• [Problem to solve] For the word "global", count the lines below that contain it. Give the number alone.

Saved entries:
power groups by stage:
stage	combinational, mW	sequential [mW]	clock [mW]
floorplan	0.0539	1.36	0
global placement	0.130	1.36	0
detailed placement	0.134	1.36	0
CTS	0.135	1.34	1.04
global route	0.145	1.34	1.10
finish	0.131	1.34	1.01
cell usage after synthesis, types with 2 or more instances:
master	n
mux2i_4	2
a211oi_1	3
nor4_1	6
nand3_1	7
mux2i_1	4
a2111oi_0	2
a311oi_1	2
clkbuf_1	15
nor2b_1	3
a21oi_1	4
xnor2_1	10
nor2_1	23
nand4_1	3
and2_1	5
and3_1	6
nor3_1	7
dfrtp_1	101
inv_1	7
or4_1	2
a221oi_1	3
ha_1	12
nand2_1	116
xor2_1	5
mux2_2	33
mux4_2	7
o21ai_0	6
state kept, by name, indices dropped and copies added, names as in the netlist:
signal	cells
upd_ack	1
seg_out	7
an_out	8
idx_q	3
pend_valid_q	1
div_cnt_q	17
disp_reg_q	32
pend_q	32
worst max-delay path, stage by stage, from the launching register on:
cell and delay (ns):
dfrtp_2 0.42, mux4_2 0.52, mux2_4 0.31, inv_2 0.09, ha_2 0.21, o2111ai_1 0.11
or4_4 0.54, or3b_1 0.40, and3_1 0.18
==> config.mk <==
export PLATFORM = sky130hd
export DESIGN_NAME = pipe5_fetch2_stage
export DESIGN_NICKNAME = d
export VERILOG_FILES = /design/src/rtl/pipe5_types_pkg.sv /design/src/rtl/pipe5_fetch_buffer.sv /design/src/rtl/pipe5_fetch2_stage.sv
export SDC_FILE = /design/constraint.sdc
export NUM_CORES = 1
export LEC_CHECK = 0
export ABC_AREA = 1
export BUFFER_PORTS_ARGS = -buffer_cell sky130_fd_sc_hd__buf_4
export CORE_MARGIN = 2
export CORE_UTILIZATION = 48
export CTS_CLUSTER_SIZE = 10
export DETAILED_ROUTE_END_ITERATION = 12
export GPL_ROUTABILITY_DRIVEN = 1
export PLACE_DENSITY = 0.81
export RECOVER_POWER = 100
export SLEW_MARGIN = 5
export SYNTH_ARGS = -nofsm -noshare
export SYNTH_HDL_FRONTEND = slang
export SYNTH_HIERARCHICAL = 1
export SYNTH_SLANG_ARGS = --single-unit
==> constraint.sdc <==
create_clock -name CLK -period 7.45 [get_ports CLK]
set_input_delay 0.745 -clock CLK [delete_from_list [all_inputs] [get_ports CLK]]
set_output_delay 0.745 -clock CLK [all_outputs]
set_load 0.02 [all_outputs]
==> src/rtl/pipe5_types_pkg.sv <==
// rtl/pipe5_types_pkg.sv - fetch2 state, response-buffer entry type and buffer depth
// Define PIPE5_FETCH_SKID_EN to build a two-entry response buffer; the default is one entry.
package pipe5_types_pkg;

  typedef enum logic [1:0] {
    F2_IDLE  = 2'd0,
    F2_WAIT  = 2'd1,
    F2_DRAIN = 2'd2
  } f2_state_t;

  typedef struct packed {
    logic [31:0] pc;
    logic [31:0] instr;
    logic        fault;
    logic        mal;
  } f2_entry_t;

`ifdef PIPE5_FETCH_SKID_EN
  localparam int F2_DEPTH = 2;
`else
  localparam int F2_DEPTH = 1;
`endif

endpackage

==> src/rtl/pipe5_fetch_buffer.sv <==
// rtl/pipe5_fetch_buffer.sv - shifting response buffer between fetch2 and decode
// Entry 0 is always the head; a pop shifts younger entries down.
module pipe5_fetch_buffer
  import pipe5_types_pkg::*;
#(
  parameter int DEPTH = 1
) (
  input  logic       CLK,
  input  logic       nRST,
  input  logic       push,
  input  f2_entry_t  push_entry,
  input  logic       pop,
  input  logic       flush,
  output logic       head_valid,
  output f2_entry_t  head,
  output logic [1:0] count
);

  f2_entry_t  mem [DEPTH];
  logic       do_pop;
  logic       do_push;
  logic [1:0] wr_idx;

  assign do_pop  = pop && (count != 2'd0);
  assign do_push = push && ((count < 2'(DEPTH)) || do_pop);
  // With a simultaneous pop the new entry lands one slot lower.
  assign wr_idx  = do_pop ? (count - 2'd1) : count;

  always_ff @(posedge CLK) begin
    if (!nRST || flush) begin
      count <= 2'd0;
    end else begin
      count <= count + {1'b0, do_push} - {1'b0, do_pop};
    end
  end

  always_ff @(posedge CLK) begin
    for (int i = 0; i < DEPTH; i++) begin
      if (do_push && (wr_idx == 2'(i))) begin
        mem[i] <= push_entry;
      end else if (do_pop && (i + 1 < DEPTH)) begin
        mem[i] <= mem[(i + 1) % DEPTH];
      end
    end
  end

  assign head_valid = (count != 2'd0);
  assign head       = mem[0];

endmodule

• [Task solution] 2